在我们的示例中,对象 1 和 2 构成一个分区,对象 3 和 4 构成另一个分区,对象 5 构成第三个分区。所有五个对象在关键参数 a 和 b 上都相同,但在参数 c 和 foo 上不同。

有什么方法可以使用普通香草 SQL 来解决这个问题吗?递归 CTE 怎么样?

我已经粗略地解决了这个问题,在存储过程中使用 EXECUTE STATEMENT,遍历种子的关键参数值并手动构造一个大的 SQL 语句,其中包含与关键参数一样多的 WHERE 子句,但是当我达到大约 500-1000 个关键参数(或更多!)时,解决方案无法扩展。

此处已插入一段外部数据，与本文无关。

This design comes from an exercise in tuning for small area, a short achievable clock period and few clock cycles per item on the open sky130 flow, not from production work.
Only simulation tests tie the RTL to the original design; equivalence was not proved.

==> flow/run.sh <==
#!/bin/bash
# synth_recipe.tcl (not shown) runs the flow's synth.tcl, then flattens the netlist and writes it again
# the make line also repeats each setting of config.mk as NAME=value (left out here)
make -C /OpenROAD-flow-scripts/flow DESIGN_CONFIG=/design/flow/config.mk WORK_HOME=/design/flow/orfs CLKGATE_MAP_FILE= SYNTH_SCRIPT=/design/flow/synth_recipe.tcl finish
==> flow/config.mk <==
export PLATFORM = sky130hd
export DESIGN_NAME = iteration_palette_gradient_top
export DESIGN_NICKNAME = iteration_palette_gradient_top
export VERILOG_FILES = /design/flow/design.v
export SDC_FILE = /design/flow/constraint.sdc
export NUM_CORES = 4
export LEC_CHECK = 0
export CAP_MARGIN = 20
export CORE_MARGIN = 2
export CORE_UTILIZATION = 40
export SLEW_MARGIN = 20
==> flow/constraint.sdc <==
create_clock -name core_clock -period 9.5 [get_ports {clock}]
set_input_delay 1.9000 -clock core_clock [delete_from_list [all_inputs] [get_ports {clock}]]
set_output_delay 1.9000 -clock core_clock [all_outputs]
set_load 0.01 [all_outputs]
==> flow/design.v <==
package ipg_pkg;
   localparam logic [15:0] MAX_ITER_RESET = 16'd256;
endpackage
module iteration_palette_gradient_top (
   input  logic             clock,
   input  logic             reset,
   input  logic             req_valid,
   output logic             req_ready,
   input  logic [15:0]      req_iteration_count,
   output logic             rsp_valid,
   input  logic             rsp_ready,
   output logic [7:0]       rsp_red,
   output logic [7:0]       rsp_green,
   output logic [7:0]       rsp_blue,
   input  logic             csr_wr_en,
   input  logic [15:0]      csr_wr_data
);
   function automatic logic [35:0] pal_booth(input logic [4:0] s);
      logic [35:0] c;
      case (s)
         5'd0: c = 36'h04806e015;
         5'd1: c = 36'h0b104506e;
         5'd2: c = 36'h08604806e;
         5'd3: c = 36'h0860b1045;
         5'd4: c = 36'h0860b1048;
         5'd5: c = 36'h0b10b10b1;
         5'd6: c = 36'h0480b10b1;
         5'd7: c = 36'h0450b10b1;
         5'd8: c = 36'h06e0480b1;
         5'd9: c = 36'h009045048;
         5'd10: c = 36'h02d06e048;
         5'd11: c = 36'ha461410b1;
         5'd12: c = 36'ha4618e06e;
         5'd13: c = 36'hab0aa9009;
         5'd14: c = 36'h18eaa9000;
         5'd15: c = 36'h14118e02d;
         5'd16: c = 36'h02d195156;
         5'd17: c = 36'h000141195;
         5'd18: c = 36'h009156ab0;
         5'd19: c = 36'h029030a46;
         5'd20: c = 36'h031031a46;
         5'd21: c = 36'h156031ab0;
         5'd22: c = 36'h19503018e;
         default: c = 36'h0;
      endcase
      pal_booth = c;
   endfunction
   function automatic logic [23:0] pal_blend(input logic [5:0] ix);
      logic [23:0] c;
      case (ix)
         6'd0: c = 24'h190a08;
         6'd1: c = 24'h2d140f;
         6'd2: c = 24'h2d140f;
         6'd3: c = 24'h462319;
         6'd4: c = 24'h462319;
         6'd5: c = 24'h643723;
         6'd6: c = 24'h643723;
         6'd7: c = 24'h825032;
         6'd8: c = 24'h825032;
         6'd9: c = 24'ha06946;
         6'd10: c = 24'ha06946;
         6'd11: c = 24'hb9825f;
         6'd12: c = 24'hb9825f;
         6'd13: c = 24'hcd9b78;
         6'd14: c = 24'hcd9b78;
         6'd15: c = 24'hdcb491;
         6'd16: c = 24'hdcb491;
         6'd17: c = 24'he6c8aa;
         6'd18: c = 24'he6c8aa;
         6'd19: c = 24'hebd7be;
         6'd20: c = 24'hebd7be;
         6'd21: c = 24'he6e1d2;
         6'd22: c = 24'he6e1d2;
         6'd23: c = 24'hb4d2eb;
         6'd24: c = 24'hb4d2eb;
         6'd25: c = 24'h82b4f5;
         6'd26: c = 24'h82b4f5;
         6'd27: c = 24'h5a91fa;
         6'd28: c = 24'h5a91fa;
         6'd29: c = 24'h3c6efa;
         6'd30: c = 24'h3c6efa;
         6'd31: c = 24'h2d50f5;
         6'd32: c = 24'h2d50f5;
         6'd33: c = 24'h2837eb;
         6'd34: c = 24'h2837eb;
         6'd35: c = 24'h2828d2;
         6'd36: c = 24'h2828d2;
         6'd37: c = 24'h2d1eaa;
         6'd38: c = 24'h2d1eaa;
         6'd39: c = 24'h2a1678;
         6'd40: c = 24'h2a1678;
         6'd41: c = 24'h230f46;
         6'd42: c = 24'h230f46;
         6'd43: c = 24'h19081e;
         6'd44: c = 24'h19081e;
         6'd45: c = 24'h000000;
         default: c = 24'h0;
      endcase
      pal_blend = c;
   endfunction
   logic [15:0] lim;
   logic        lz;
   logic [16:0] dv;
   logic        en;
   logic        rdy;
   logic [13:0] vld;
   logic [15:0] c_in;
   logic        out_v, skid_v, skid_v_n;
   logic [23:0] out_c, skid_c;
   logic [20:0] n_1;
   logic [0:0] int_2;
   logic [20:0] n_p1;
   logic [0:0] int_p1;
   logic [17:0] t_3;
   logic [16:0] h_4;
   logic [3:0] lo_5;
   logic [0:0] q_6;
   logic [0:0] int_p2;
   logic [16:0] h_p2;
   logic [3:0] lo_p2;
   logic [0:0] q_p2;
   logic [17:0] t_7;
   logic [16:0] h_8;
   logic [2:0] lo_9;
   logic [1:0] q_10;
   logic [0:0] int_p3;
   logic [16:0] h_p3;
   logic [2:0] lo_p3;
   logic [1:0] q_p3;
   logic [17:0] t_11;
   logic [16:0] h_12;
   logic [1:0] lo_13;
   logic [2:0] q_14;
   logic [0:0] int_p4;
   logic [16:0] h_p4;
   logic [1:0] lo_p4;
   logic [2:0] q_p4;
   logic [17:0] t_15;
   logic [16:0] h_16;
   logic [0:0] lo_17;
   logic [3:0] q_18;
   logic [0:0] int_p5;
   logic [16:0] h_p5;
   logic [0:0] lo_p5;
   logic [3:0] q_p5;
   logic [17:0] t_19;
   logic [16:0] h_20;
   logic [4:0] q_21;
   logic [0:0] int_p6;
   logic [16:0] h_p6;
   logic [4:0] q_p6;
   logic [4:0] s_22;
   logic [35:0] bd_23;
   logic [5:0] ix_24;
   logic [17:0] v00_25;
   logic [22:0] e00_26;
   logic [17:0] v01_27;
   logic [22:0] e01_28;
   logic [17:0] v02_29;
   logic [22:0] e02_30;
   logic [17:0] v03_31;
   logic [22:0] e03_32;
   logic [22:0] x0_33;
   logic [17:0] v10_34;
   logic [22:0] e10_35;
   logic [17:0] v11_36;
   logic [22:0] e11_37;
   logic [17:0] v12_38;
   logic [22:0] e12_39;
   logic [17:0] v13_40;
   logic [22:0] e13_41;
   logic [22:0] x1_42;
   logic [17:0] v20_43;
   logic [22:0] e20_44;
   logic [17:0] v21_45;
   logic [22:0] e21_46;
   logic [17:0] v22_47;
   logic [22:0] e22_48;
   logic [17:0] v23_49;
   logic [22:0] e23_50;
   logic [22:0] x2_51;
   logic [5:0] ix_p7;
   logic [22:0] x0_p7;
   logic [22:0] x1_p7;
   logic [22:0] x2_p7;
   logic [17:0] t_52;
   logic [16:0] ch0_53;
   logic [4:0] cl0_54;
   logic [1:0] cq0_55;
   logic [17:0] t_56;
   logic [16:0] ch1_57;
   logic [4:0] cl1_58;
   logic [1:0] cq1_59;
   logic [17:0] t_60;
   logic [16:0] ch2_61;
   logic [4:0] cl2_62;
   logic [1:0] cq2_63;
   logic [5:0] ix_p8;
   logic [16:0] ch0_p8;
   logic [4:0] cl0_p8;
   logic [1:0] cq0_p8;
   logic [16:0] ch1_p8;
   logic [4:0] cl1_p8;
   logic [1:0] cq1_p8;
   logic [16:0] ch2_p8;
   logic [4:0] cl2_p8;
   logic [1:0] cq2_p8;
   logic [17:0] t_64;
   logic [16:0] ch0_65;
   logic [3:0] cl0_66;
   logic [2:0] cq0_67;
   logic [17:0] t_68;
   logic [16:0] ch1_69;
   logic [3:0] cl1_70;
   logic [2:0] cq1_71;
   logic [17:0] t_72;
   logic [16:0] ch2_73;
   logic [3:0] cl2_74;
   logic [2:0] cq2_75;
   logic [5:0] ix_p9;
   logic [16:0] ch0_p9;
   logic [3:0] cl0_p9;
   logic [2:0] cq0_p9;
   logic [16:0] ch1_p9;
   logic [3:0] cl1_p9;
   logic [2:0] cq1_p9;
   logic [16:0] ch2_p9;
   logic [3:0] cl2_p9;
   logic [2:0] cq2_p9;
   logic [17:0] t_76;
   logic [16:0] ch0_77;
   logic [2:0] cl0_78;
   logic [3:0] cq0_79;
   logic [17:0] t_80;
   logic [16:0] ch1_81;
   logic [2:0] cl1_82;
   logic [3:0] cq1_83;
   logic [17:0] t_84;
   logic [16:0] ch2_85;
   logic [2:0] cl2_86;
   logic [3:0] cq2_87;
   logic [5:0] ix_p10;
   logic [16:0] ch0_p10;
   logic [2:0] cl0_p10;
   logic [3:0] cq0_p10;
   logic [16:0] ch1_p10;
   logic [2:0] cl1_p10;
   logic [3:0] cq1_p10;
   logic [16:0] ch2_p10;
   logic [2:0] cl2_p10;
   logic [3:0] cq2_p10;
   logic [17:0] t_88;
   logic [16:0] ch0_89;
   logic [1:0] cl0_90;
   logic [4:0] cq0_91;
   logic [17:0] t_92;
   logic [16:0] ch1_93;
   logic [1:0] cl1_94;
   logic [4:0] cq1_95;
   logic [17:0] t_96;
   logic [16:0] ch2_97;
   logic [1:0] cl2_98;
   logic [4:0] cq2_99;
   logic [5:0] ix_p11;
   logic [16:0] ch0_p11;
   logic [1:0] cl0_p11;
   logic [4:0] cq0_p11;
   logic [16:0] ch1_p11;
   logic [1:0] cl1_p11;
   logic [4:0] cq1_p11;
   logic [16:0] ch2_p11;
   logic [1:0] cl2_p11;
   logic [4:0] cq2_p11;
   logic [17:0] t_100;
   logic [16:0] ch0_101;
   logic [0:0] cl0_102;
   logic [5:0] cq0_103;
   logic [17:0] t_104;
   logic [16:0] ch1_105;
   logic [0:0] cl1_106;
   logic [5:0] cq1_107;
   logic [17:0] t_108;
   logic [16:0] ch2_109;
   logic [0:0] cl2_110;
   logic [5:0] cq2_111;
   logic [5:0] ix_p12;
   logic [16:0] ch0_p12;
   logic [0:0] cl0_p12;
   logic [5:0] cq0_p12;
   logic [16:0] ch1_p12;
   logic [0:0] cl1_p12;
   logic [5:0] cq1_p12;
   logic [16:0] ch2_p12;
   logic [0:0] cl2_p12;
   logic [5:0] cq2_p12;
   logic [17:0] t_112;
   logic [6:0] cq0_113;
   logic [17:0] t_114;
   logic [6:0] cq1_115;
   logic [17:0] t_116;
   logic [6:0] cq2_117;
   logic [5:0] ix_p13;
   logic [6:0] cq0_p13;
   logic [6:0] cq1_p13;
   logic [6:0] cq2_p13;
   logic [23:0] kb_118;
   logic [23:0] col_119;
   always_ff @(posedge clock) begin
      if (reset) begin
         lim <= 16'd256;
         lz  <= 1'b0;
      end else if (csr_wr_en) begin
         lim <= csr_wr_data;
         lz  <= (csr_wr_data == 16'd0);
      end
   end
   assign dv = {1'b0, lim[15:1], lim[0] | lz};
   assign en = !skid_v;
   always_ff @(posedge clock) begin
      if (reset) begin
         vld <= '0;
      end else if (en) begin
         vld <= {vld[12:0], req_valid};
      end
   end
   always_ff @(posedge clock) begin
      if (en) begin
         c_in <= req_iteration_count;
      end
   end
   assign n_1 = ({5'd0, c_in} << 4) + ({5'd0, c_in} << 3) - {5'd0, c_in};
   assign int_2 = (c_in >= lim);
   assign t_3 = {1'b0, n_p1[20:4]} + ({1'b0, dv} ^ {18{1'b1}}) + {17'd0, 1'b1};
   assign h_4 = t_3[16:0];
   assign lo_5 = n_p1[3:0];
   assign q_6 = !t_3[16];
   assign t_7 = {h_p2, lo_p2[3]} + ({1'b0, dv} ^ {18{!h_p2[16]}}) + {17'd0, !h_p2[16]};
   assign h_8 = t_7[16:0];
   assign lo_9 = lo_p2[2:0];
   assign q_10 = {q_p2, !t_7[16]};
   assign t_11 = {h_p3, lo_p3[2]} + ({1'b0, dv} ^ {18{!h_p3[16]}}) + {17'd0, !h_p3[16]};
   assign h_12 = t_11[16:0];
   assign lo_13 = lo_p3[1:0];
   assign q_14 = {q_p3, !t_11[16]};
   assign t_15 = {h_p4, lo_p4[1]} + ({1'b0, dv} ^ {18{!h_p4[16]}}) + {17'd0, !h_p4[16]};
   assign h_16 = t_15[16:0];
   assign lo_17 = lo_p4[0:0];
   assign q_18 = {q_p4, !t_15[16]};
   assign t_19 = {h_p5, lo_p5[0]} + ({1'b0, dv} ^ {18{!h_p5[16]}}) + {17'd0, !h_p5[16]};
   assign h_20 = t_19[16:0];
   assign q_21 = {q_p5, !t_19[16]};
   assign s_22 = int_p6 ? 5'd23 : q_p6;
   assign bd_23 = pal_booth(s_22);
   assign ix_24 = {s_22, h_p6[16]};
   assign v00_25 = (bd_23[1] ? {h_p6, 1'b0} : (bd_23[0] ? {h_p6[16], h_p6} : 18'd0)) ^ {18{bd_23[2]}};
   assign e00_26 = {{5{v00_25[17]}}, v00_25} << 0;
   assign v01_27 = (bd_23[4] ? {h_p6, 1'b0} : (bd_23[3] ? {h_p6[16], h_p6} : 18'd0)) ^ {18{bd_23[5]}};
   assign e01_28 = {{5{v01_27[17]}}, v01_27} << 2;
   assign v02_29 = (bd_23[7] ? {h_p6, 1'b0} : (bd_23[6] ? {h_p6[16], h_p6} : 18'd0)) ^ {18{bd_23[8]}};
   assign e02_30 = {{5{v02_29[17]}}, v02_29} << 4;
   assign v03_31 = (bd_23[10] ? {h_p6, 1'b0} : (bd_23[9] ? {h_p6[16], h_p6} : 18'd0)) ^ {18{bd_23[11]}};
   assign e03_32 = {{5{v03_31[17]}}, v03_31} << 6;
   assign x0_33 = e00_26 + e01_28 + e02_30 + e03_32 + {16'd0, bd_23[11], 1'b0, bd_23[8], 1'b0, bd_23[5], 1'b0, bd_23[2]};
   assign v10_34 = (bd_23[13] ? {h_p6, 1'b0} : (bd_23[12] ? {h_p6[16], h_p6} : 18'd0)) ^ {18{bd_23[14]}};
   assign e10_35 = {{5{v10_34[17]}}, v10_34} << 0;
   assign v11_36 = (bd_23[16] ? {h_p6, 1'b0} : (bd_23[15] ? {h_p6[16], h_p6} : 18'd0)) ^ {18{bd_23[17]}};
   assign e11_37 = {{5{v11_36[17]}}, v11_36} << 2;
   assign v12_38 = (bd_23[19] ? {h_p6, 1'b0} : (bd_23[18] ? {h_p6[16], h_p6} : 18'd0)) ^ {18{bd_23[20]}};
   assign e12_39 = {{5{v12_38[17]}}, v12_38} << 4;
   assign v13_40 = (bd_23[22] ? {h_p6, 1'b0} : (bd_23[21] ? {h_p6[16], h_p6} : 18'd0)) ^ {18{bd_23[23]}};
   assign e13_41 = {{5{v13_40[17]}}, v13_40} << 6;
   assign x1_42 = e10_35 + e11_37 + e12_39 + e13_41 + {16'd0, bd_23[23], 1'b0, bd_23[20], 1'b0, bd_23[17], 1'b0, bd_23[14]};
   assign v20_43 = (bd_23[25] ? {h_p6, 1'b0} : (bd_23[24] ? {h_p6[16], h_p6} : 18'd0)) ^ {18{bd_23[26]}};
   assign e20_44 = {{5{v20_43[17]}}, v20_43} << 0;
   assign v21_45 = (bd_23[28] ? {h_p6, 1'b0} : (bd_23[27] ? {h_p6[16], h_p6} : 18'd0)) ^ {18{bd_23[29]}};
   assign e21_46 = {{5{v21_45[17]}}, v21_45} << 2;
   assign v22_47 = (bd_23[31] ? {h_p6, 1'b0} : (bd_23[30] ? {h_p6[16], h_p6} : 18'd0)) ^ {18{bd_23[32]}};
   assign e22_48 = {{5{v22_47[17]}}, v22_47} << 4;
   assign v23_49 = (bd_23[34] ? {h_p6, 1'b0} : (bd_23[33] ? {h_p6[16], h_p6} : 18'd0)) ^ {18{bd_23[35]}};
   assign e23_50 = {{5{v23_49[17]}}, v23_49} << 6;
   assign x2_51 = e20_44 + e21_46 + e22_48 + e23_50 + {16'd0, bd_23[35], 1'b0, bd_23[32], 1'b0, bd_23[29], 1'b0, bd_23[26]};
   assign t_52 = x0_p7[22:5] + ({1'b0, dv} ^ {18{!x0_p7[22]}}) + {17'd0, !x0_p7[22]};
   assign ch0_53 = t_52[16:0];
   assign cl0_54 = x0_p7[4:0];
   assign cq0_55 = {!x0_p7[22], !t_52[16]};
   assign t_56 = x1_p7[22:5] + ({1'b0, dv} ^ {18{!x1_p7[22]}}) + {17'd0, !x1_p7[22]};
   assign ch1_57 = t_56[16:0];
   assign cl1_58 = x1_p7[4:0];
   assign cq1_59 = {!x1_p7[22], !t_56[16]};
   assign t_60 = x2_p7[22:5] + ({1'b0, dv} ^ {18{!x2_p7[22]}}) + {17'd0, !x2_p7[22]};
   assign ch2_61 = t_60[16:0];
   assign cl2_62 = x2_p7[4:0];
   assign cq2_63 = {!x2_p7[22], !t_60[16]};
   assign t_64 = {ch0_p8, cl0_p8[4]} + ({1'b0, dv} ^ {18{!ch0_p8[16]}}) + {17'd0, !ch0_p8[16]};
   assign ch0_65 = t_64[16:0];
   assign cl0_66 = cl0_p8[3:0];
   assign cq0_67 = {cq0_p8, !t_64[16]};
   assign t_68 = {ch1_p8, cl1_p8[4]} + ({1'b0, dv} ^ {18{!ch1_p8[16]}}) + {17'd0, !ch1_p8[16]};
   assign ch1_69 = t_68[16:0];
   assign cl1_70 = cl1_p8[3:0];
   assign cq1_71 = {cq1_p8, !t_68[16]};
   assign t_72 = {ch2_p8, cl2_p8[4]} + ({1'b0, dv} ^ {18{!ch2_p8[16]}}) + {17'd0, !ch2_p8[16]};
   assign ch2_73 = t_72[16:0];
   assign cl2_74 = cl2_p8[3:0];
   assign cq2_75 = {cq2_p8, !t_72[16]};
   assign t_76 = {ch0_p9, cl0_p9[3]} + ({1'b0, dv} ^ {18{!ch0_p9[16]}}) + {17'd0, !ch0_p9[16]};
   assign ch0_77 = t_76[16:0];
   assign cl0_78 = cl0_p9[2:0];
   assign cq0_79 = {cq0_p9, !t_76[16]};
   assign t_80 = {ch1_p9, cl1_p9[3]} + ({1'b0, dv} ^ {18{!ch1_p9[16]}}) + {17'd0, !ch1_p9[16]};
   assign ch1_81 = t_80[16:0];
   assign cl1_82 = cl1_p9[2:0];
   assign cq1_83 = {cq1_p9, !t_80[16]};
   assign t_84 = {ch2_p9, cl2_p9[3]} + ({1'b0, dv} ^ {18{!ch2_p9[16]}}) + {17'd0, !ch2_p9[16]};
   assign ch2_85 = t_84[16:0];
   assign cl2_86 = cl2_p9[2:0];
   assign cq2_87 = {cq2_p9, !t_84[16]};
   assign t_88 = {ch0_p10, cl0_p10[2]} + ({1'b0, dv} ^ {18{!ch0_p10[16]}}) + {17'd0, !ch0_p10[16]};
   assign ch0_89 = t_88[16:0];
   assign cl0_90 = cl0_p10[1:0];
   assign cq0_91 = {cq0_p10, !t_88[16]};
   assign t_92 = {ch1_p10, cl1_p10[2]} + ({1'b0, dv} ^ {18{!ch1_p10[16]}}) + {17'd0, !ch1_p10[16]};
   assign ch1_93 = t_92[16:0];
   assign cl1_94 = cl1_p10[1:0];
   assign cq1_95 = {cq1_p10, !t_92[16]};
   assign t_96 = {ch2_p10, cl2_p10[2]} + ({1'b0, dv} ^ {18{!ch2_p10[16]}}) + {17'd0, !ch2_p10[16]};
   assign ch2_97 = t_96[16:0];
   assign cl2_98 = cl2_p10[1:0];
   assign cq2_99 = {cq2_p10, !t_96[16]};
   assign t_100 = {ch0_p11, cl0_p11[1]} + ({1'b0, dv} ^ {18{!ch0_p11[16]}}) + {17'd0, !ch0_p11[16]};
   assign ch0_101 = t_100[16:0];
   assign cl0_102 = cl0_p11[0:0];
   assign cq0_103 = {cq0_p11, !t_100[16]};
   assign t_104 = {ch1_p11, cl1_p11[1]} + ({1'b0, dv} ^ {18{!ch1_p11[16]}}) + {17'd0, !ch1_p11[16]};
   assign ch1_105 = t_104[16:0];
   assign cl1_106 = cl1_p11[0:0];
   assign cq1_107 = {cq1_p11, !t_104[16]};
   assign t_108 = {ch2_p11, cl2_p11[1]} + ({1'b0, dv} ^ {18{!ch2_p11[16]}}) + {17'd0, !ch2_p11[16]};
   assign ch2_109 = t_108[16:0];
   assign cl2_110 = cl2_p11[0:0];
   assign cq2_111 = {cq2_p11, !t_108[16]};
   assign t_112 = {ch0_p12, cl0_p12[0]} + ({1'b0, dv} ^ {18{!ch0_p12[16]}}) + {17'd0, !ch0_p12[16]};
   assign cq0_113 = {cq0_p12, !t_112[16]};
   assign t_114 = {ch1_p12, cl1_p12[0]} + ({1'b0, dv} ^ {18{!ch1_p12[16]}}) + {17'd0, !ch1_p12[16]};
   assign cq1_115 = {cq1_p12, !t_114[16]};
   assign t_116 = {ch2_p12, cl2_p12[0]} + ({1'b0, dv} ^ {18{!ch2_p12[16]}}) + {17'd0, !ch2_p12[16]};
   assign cq2_117 = {cq2_p12, !t_116[16]};
   assign kb_118 = pal_blend(ix_p13);
   assign col_119[0+:8] = kb_118[0+:8] + {{2{!cq0_p13[6]}}, cq0_p13[5:0]};
   assign col_119[8+:8] = kb_118[8+:8] + {{2{!cq1_p13[6]}}, cq1_p13[5:0]};
   assign col_119[16+:8] = kb_118[16+:8] + {{2{!cq2_p13[6]}}, cq2_p13[5:0]};
   always_ff @(posedge clock) begin
      if (en) begin
         n_p1 <= n_1;
         int_p1 <= int_2;
      end
   end
   always_ff @(posedge clock) begin
      if (en) begin
         int_p2 <= int_p1;
         h_p2 <= h_4;
         lo_p2 <= lo_5;
         q_p2 <= q_6;
      end
   end
   always_ff @(posedge clock) begin
      if (en) begin
         int_p3 <= int_p2;
         h_p3 <= h_8;
         lo_p3 <= lo_9;
         q_p3 <= q_10;
      end
   end
   always_ff @(posedge clock) begin
      if (en) begin
         int_p4 <= int_p3;
         h_p4 <= h_12;
         lo_p4 <= lo_13;
         q_p4 <= q_14;
      end
   end
   always_ff @(posedge clock) begin
      if (en) begin
         int_p5 <= int_p4;
         h_p5 <= h_16;
         lo_p5 <= lo_17;
         q_p5 <= q_18;
      end
   end
   always_ff @(posedge clock) begin
      if (en) begin
         int_p6 <= int_p5;
         h_p6 <= h_20;
         q_p6 <= q_21;
      end
   end
   always_ff @(posedge clock) begin
      if (en) begin
         ix_p7 <= ix_24;
         x0_p7 <= x0_33;
         x1_p7 <= x1_42;
         x2_p7 <= x2_51;
      end
   end
   always_ff @(posedge clock) begin
      if (en) begin
         ix_p8 <= ix_p7;
         ch0_p8 <= ch0_53;
         cl0_p8 <= cl0_54;
         cq0_p8 <= cq0_55;
         ch1_p8 <= ch1_57;
         cl1_p8 <= cl1_58;
         cq1_p8 <= cq1_59;
         ch2_p8 <= ch2_61;
         cl2_p8 <= cl2_62;
         cq2_p8 <= cq2_63;
      end
   end
   always_ff @(posedge clock) begin
      if (en) begin
         ix_p9 <= ix_p8;
         ch0_p9 <= ch0_65;
         cl0_p9 <= cl0_66;
         cq0_p9 <= cq0_67;
         ch1_p9 <= ch1_69;
         cl1_p9 <= cl1_70;
         cq1_p9 <= cq1_71;
         ch2_p9 <= ch2_73;
         cl2_p9 <= cl2_74;
         cq2_p9 <= cq2_75;
      end
   end
   always_ff @(posedge clock) begin
      if (en) begin
         ix_p10 <= ix_p9;
         ch0_p10 <= ch0_77;
         cl0_p10 <= cl0_78;
         cq0_p10 <= cq0_79;
         ch1_p10 <= ch1_81;
         cl1_p10 <= cl1_82;
         cq1_p10 <= cq1_83;
         ch2_p10 <= ch2_85;
         cl2_p10 <= cl2_86;
         cq2_p10 <= cq2_87;
      end
   end
   always_ff @(posedge clock) begin
      if (en) begin
         ix_p11 <= ix_p10;
         ch0_p11 <= ch0_89;
         cl0_p11 <= cl0_90;
         cq0_p11 <= cq0_91;
         ch1_p11 <= ch1_93;
         cl1_p11 <= cl1_94;
         cq1_p11 <= cq1_95;
         ch2_p11 <= ch2_97;
         cl2_p11 <= cl2_98;
         cq2_p11 <= cq2_99;
      end
   end
   always_ff @(posedge clock) begin
      if (en) begin
         ix_p12 <= ix_p11;
         ch0_p12 <= ch0_101;
         cl0_p12 <= cl0_102;
         cq0_p12 <= cq0_103;
         ch1_p12 <= ch1_105;
         cl1_p12 <= cl1_106;
         cq1_p12 <= cq1_107;
         ch2_p12 <= ch2_109;
         cl2_p12 <= cl2_110;
         cq2_p12 <= cq2_111;
      end
   end
   always_ff @(posedge clock) begin
      if (en) begin
         ix_p13 <= ix_p12;
         cq0_p13 <= cq0_113;
         cq1_p13 <= cq1_115;
         cq2_p13 <= cq2_117;
      end
   end
   always_comb begin
      if (skid_v) begin
         skid_v_n = !rsp_ready;
      end else if (out_v && !rsp_ready) begin
         skid_v_n = vld[13];
      end else begin
         skid_v_n = 1'b0;
      end
   end
   always_ff @(posedge clock) begin
      if (reset) begin
         out_v  <= 1'b0;
         skid_v <= 1'b0;
         rdy    <= 1'b1;
      end else begin
         skid_v <= skid_v_n;
         rdy    <= !skid_v_n;
         if (skid_v) begin
            if (rsp_ready) begin
               out_v <= 1'b1;
            end
         end else if (!(out_v && !rsp_ready)) begin
            out_v <= vld[13];
         end
      end
   end
   always_ff @(posedge clock) begin
      if (skid_v) begin
         if (rsp_ready) begin
            out_c <= skid_c;
         end
      end else if (out_v && !rsp_ready) begin
         skid_c <= col_119;
      end else begin
         out_c <= col_119;
      end
   end
   assign req_ready = rdy;
   assign rsp_valid = out_v;
   assign rsp_red   = out_c[7:0];
   assign rsp_green = out_c[15:8];
   assign rsp_blue  = out_c[23:16];
endmodule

我目前的尝试在以下几点逐渐消失 -- 我首先定义了一个视图,它可以给我一个沿着单个关键参数的分区(TEST_FLOAT_EQ 是一个 selectable 存储过程,它比较两个浮点数是否 'good enough!' 相等):

CREATE VIEW VGROUPIDBYPARAM (SEEDID, GROUPMEMBERID, CRITPARAMINDX)
AS 
select a.id as seedid, b.id as groupmemberid, c.INDX as critparamindx
from CRITICALPARAMVALS a
join CRITICALPARAMVALS b on a.PARAM=b.param and (exists (select isequal from TEST_FLOAT_EQ(a.val, b.val, 1e-5) where ISEQUAL=1))
join CRITICALPARAMS c on b.param=c.PARAM;

...然后我想以归纳方式使用 VGROUPIDBYPARAM 视图,类似于以下部分完成的 select:

SELECT a1.SEEDID, a6.GROUPMEMBERID
FROM VGROUPIDBYPARAM a1
join VGROUPIDBYPARAM a2 on a1.SEEDID=a2.SEEDID and a1.GROUPMEMBERID=a2.GROUPMEMBERID
join VGROUPIDBYPARAM a3 on a1.SEEDID=a3.SEEDID and a2.GROUPMEMBERID=a3.GROUPMEMBERID
join VGROUPIDBYPARAM a4 on a1.SEEDID=a4.SEEDID and a3.GROUPMEMBERID=a4.GROUPMEMBERID
join VGROUPIDBYPARAM a5 on a1.SEEDID=a5.SEEDID and a4.GROUPMEMBERID=a5.GROUPMEMBERID
join VGROUPIDBYPARAM a6 on a1.SEEDID=a6.SEEDID and a5.GROUPMEMBERID=a6.GROUPMEMBERID
...
where a1.CRITPARAMINDX=1
and a2.CRITPARAMINDX=2
and a3.CRITPARAMINDX=3
and a4.CRITPARAMINDX=4
and a5.CRITPARAMINDX=5
and a6.CRITPARAMINDX=6
...

在此归纳过程结束时(我希望递归 CTE 可以模仿),通过 JOINS 堆的唯一幸存记录具有与种子 ID 属于同一分区的组成员 ID .

非常感谢任何能帮我有效解决这个问题的人!

为了解决这个问题,我将从这个简单的查询开始(计算其他对象中的匹配维度):

SELECT
    CPV1.ID AS ID1,
    CPV2.ID AS ID2,
    COUNT(*)
FROM
    CRITICALPARAMVALS CPV1
    INNER JOIN CRITICALPARAMVALS CPV2 ON CPV1.ID <> CPV2.ID
          AND CPV1.PARAM = CPV2.PARAM
          AND CPV1.VAL = CPV2.VAL
GROUP BY
    CPV1.ID, CPV2.ID

输出如下:

如您所见,有趣的行标有黄色背景。

要仅过滤那些行,我们应该添加此条件:

HAVING COUNT(*) = (SELECT COUNT(*) FROM CRITICALPARAMS)

We can think of using a "seed" object ID, and asking what other IDs belong to the same partition as the seed object.

回答上述问题的最终查询,带有 :SEED 参数,如下所示:

SELECT
    CPV2.ID
FROM
    CRITICALPARAMVALS CPV1
    INNER JOIN CRITICALPARAMVALS CPV2 ON CPV1.ID <> CPV2.ID
          AND CPV1.PARAM = CPV2.PARAM
          AND CPV1.VAL = CPV2.VAL
WHERE CPV1.ID = :SEED
GROUP BY
    CPV1.ID, CPV2.ID  
HAVING COUNT(*) = (SELECT COUNT(*) FROM CRITICALPARAMS)

即使对于大数据集,它也应该表现良好。